### TASK
Copy the records below in full, changing no character.

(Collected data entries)
★ ★ ★
$ cat src/rtl/fbid_regs.vh
`ifndef FBID_REGS_VH
`define FBID_REGS_VH

// Register byte offsets
`define FBID_REG_SEL 5'h00
`define FBID_REG_CTRL 5'h04
`define FBID_REG_ADDR 5'h08
`define FBID_REG_STAT 5'h0C
`define FBID_REG_DIAG 5'h10

// Identification selector codes
`define FBID_SEL_PROFILE 8'h00
`define FBID_SEL_NEW 8'h01
`define FBID_SEL_AUTO 8'h7F
`define FBID_SEL_LEGACY 8'h80
`define FBID_SEL_RST 8'h00

// Station addressing
`define FBID_ADDR_MAX 7'h7D
`define FBID_ADDR_FACTORY 7'h7E

// Block and module counts per identity
`define FBID_BLOCKS 4'h3
`define FBID_MODULES 2'h1

// Control register fields
`define FBID_CTRL_FMT_BIT 0

// Status register fields
`define FBID_STAT_DEF_BIT 16
`define FBID_STAT_CYC_BIT 17
`define FBID_STAT_HW_BIT 18
`define FBID_STAT_PEND_BIT 19
`define FBID_STAT_ADDR_LSB 20

// Address settle time
`define FBID_SETTLE_S 32'h0000_000A
`define FBID_CLK_HZ 32'h0BEB_C200
`define FBID_SETTLE_CYCLES (`FBID_SETTLE_S * `FBID_CLK_HZ)

`endif

$ cat src/rtl/fbid_sync.v
`timescale 1ns/10ps
module fbid_sync #(
  parameter W = 8
) (
  input wire ref_clk,
  input wire nrst,
  input wire [W-1:0] pin_in,
  output wire [W-1:0] sync_out
);
  genvar i;
  generate
    for (i = 0; i < W; i = i + 1)
    begin : g_bit
      reg meta_r;
      reg sync_r;
      // One process per bit keeps each flop with a single driver
      always @(posedge ref_clk or negedge nrst)
      begin
        if (!nrst)
        begin
          meta_r <= 1'b0;
          sync_r <= 1'b0;
        end
        else
        begin
          meta_r <= pin_in[i];
          sync_r <= meta_r;
        end
      end
      assign sync_out[i] = sync_r;
    end
  endgenerate
endmodule

$ cat src/rtl/fbid_settle.v
`timescale 1ns/10ps
module fbid_settle #(
  parameter [31:0] CYCLES = 32'h0000_0010
) (
  input wire ref_clk,
  input wire nrst,
  input wire start,
  output reg busy_r,
  output reg done_r
);
  reg [31:0] cnt_r;
  // Each new start rearms the full wait, so a switch being turned restarts it
  always @(posedge ref_clk or negedge nrst)
  begin
    if (!nrst)
    begin
      cnt_r <= 32'h0000_0000;
      busy_r <= 1'b0;
      done_r <= 1'b0;
    end
    else
    begin
      done_r <= 1'b0;
      if (start)
      begin
        cnt_r <= CYCLES - 32'h0000_0001;
        busy_r <= 1'b1;
      end
      else if (busy_r)
      begin
        if (cnt_r == 32'h0000_0000)
        begin
          busy_r <= 1'b0;
          done_r <= 1'b1;
        end
        else
          cnt_r <= cnt_r - 32'h0000_0001;
      end
    end
  end
endmodule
★ ★ ★
### TASK SOLUTION
$ cat src/rtl/fbid_regs.vh
`ifndef FBID_REGS_VH
`define FBID_REGS_VH

// Register byte offsets
`define FBID_REG_SEL 5'h00
`define FBID_REG_CTRL 5'h04
`define FBID_REG_ADDR 5'h08
`define FBID_REG_STAT 5'h0C
`define FBID_REG_DIAG 5'h10

// Identification selector codes
`define FBID_SEL_PROFILE 8'h00
`define FBID_SEL_NEW 8'h01
`define FBID_SEL_AUTO 8'h7F
`define FBID_SEL_LEGACY 8'h80
`define FBID_SEL_RST 8'h00

// Station addressing
`define FBID_ADDR_MAX 7'h7D
`define FBID_ADDR_FACTORY 7'h7E

// Block and module counts per identity
`define FBID_BLOCKS 4'h3
`define FBID_MODULES 2'h1

// Control register fields
`define FBID_CTRL_FMT_BIT 0

// Status register fields
`define FBID_STAT_DEF_BIT 16
`define FBID_STAT_CYC_BIT 17
`define FBID_STAT_HW_BIT 18
`define FBID_STAT_PEND_BIT 19
`define FBID_STAT_ADDR_LSB 20

// Address settle time
`define FBID_SETTLE_S 32'h0000_000A
`define FBID_CLK_HZ 32'h0BEB_C200
`define FBID_SETTLE_CYCLES (`FBID_SETTLE_S * `FBID_CLK_HZ)

`endif

$ cat src/rtl/fbid_sync.v
`timescale 1ns/10ps
module fbid_sync #(
  parameter W = 8
) (
  input wire ref_clk,
  input wire nrst,
  input wire [W-1:0] pin_in,
  output wire [W-1:0] sync_out
);
  genvar i;
  generate
    for (i = 0; i < W; i = i + 1)
    begin : g_bit
      reg meta_r;
      reg sync_r;
      // One process per bit keeps each flop with a single driver
      always @(posedge ref_clk or negedge nrst)
      begin
        if (!nrst)
        begin
          meta_r <= 1'b0;
          sync_r <= 1'b0;
        end
        else
        begin
          meta_r <= pin_in[i];
          sync_r <= meta_r;
        end
      end
      assign sync_out[i] = sync_r;
    end
  endgenerate
endmodule

$ cat src/rtl/fbid_settle.v
`timescale 1ns/10ps
module fbid_settle #(
  parameter [31:0] CYCLES = 32'h0000_0010
) (
  input wire ref_clk,
  input wire nrst,
  input wire start,
  output reg busy_r,
  output reg done_r
);
  reg [31:0] cnt_r;
  // Each new start rearms the full wait, so a switch being turned restarts it
  always @(posedge ref_clk or negedge nrst)
  begin
    if (!nrst)
    begin
      cnt_r <= 32'h0000_0000;
      busy_r <= 1'b0;
      done_r <= 1'b0;
    end
    else
    begin
      done_r <= 1'b0;
      if (start)
      begin
        cnt_r <= CYCLES - 32'h0000_0001;
        busy_r <= 1'b1;
      end
      else if (busy_r)
      begin
        if (cnt_r == 32'h0000_0000)
        begin
          busy_r <= 1'b0;
          done_r <= 1'b1;
        end
        else
          cnt_r <= cnt_r - 32'h0000_0001;
      end
    end
  end
endmodule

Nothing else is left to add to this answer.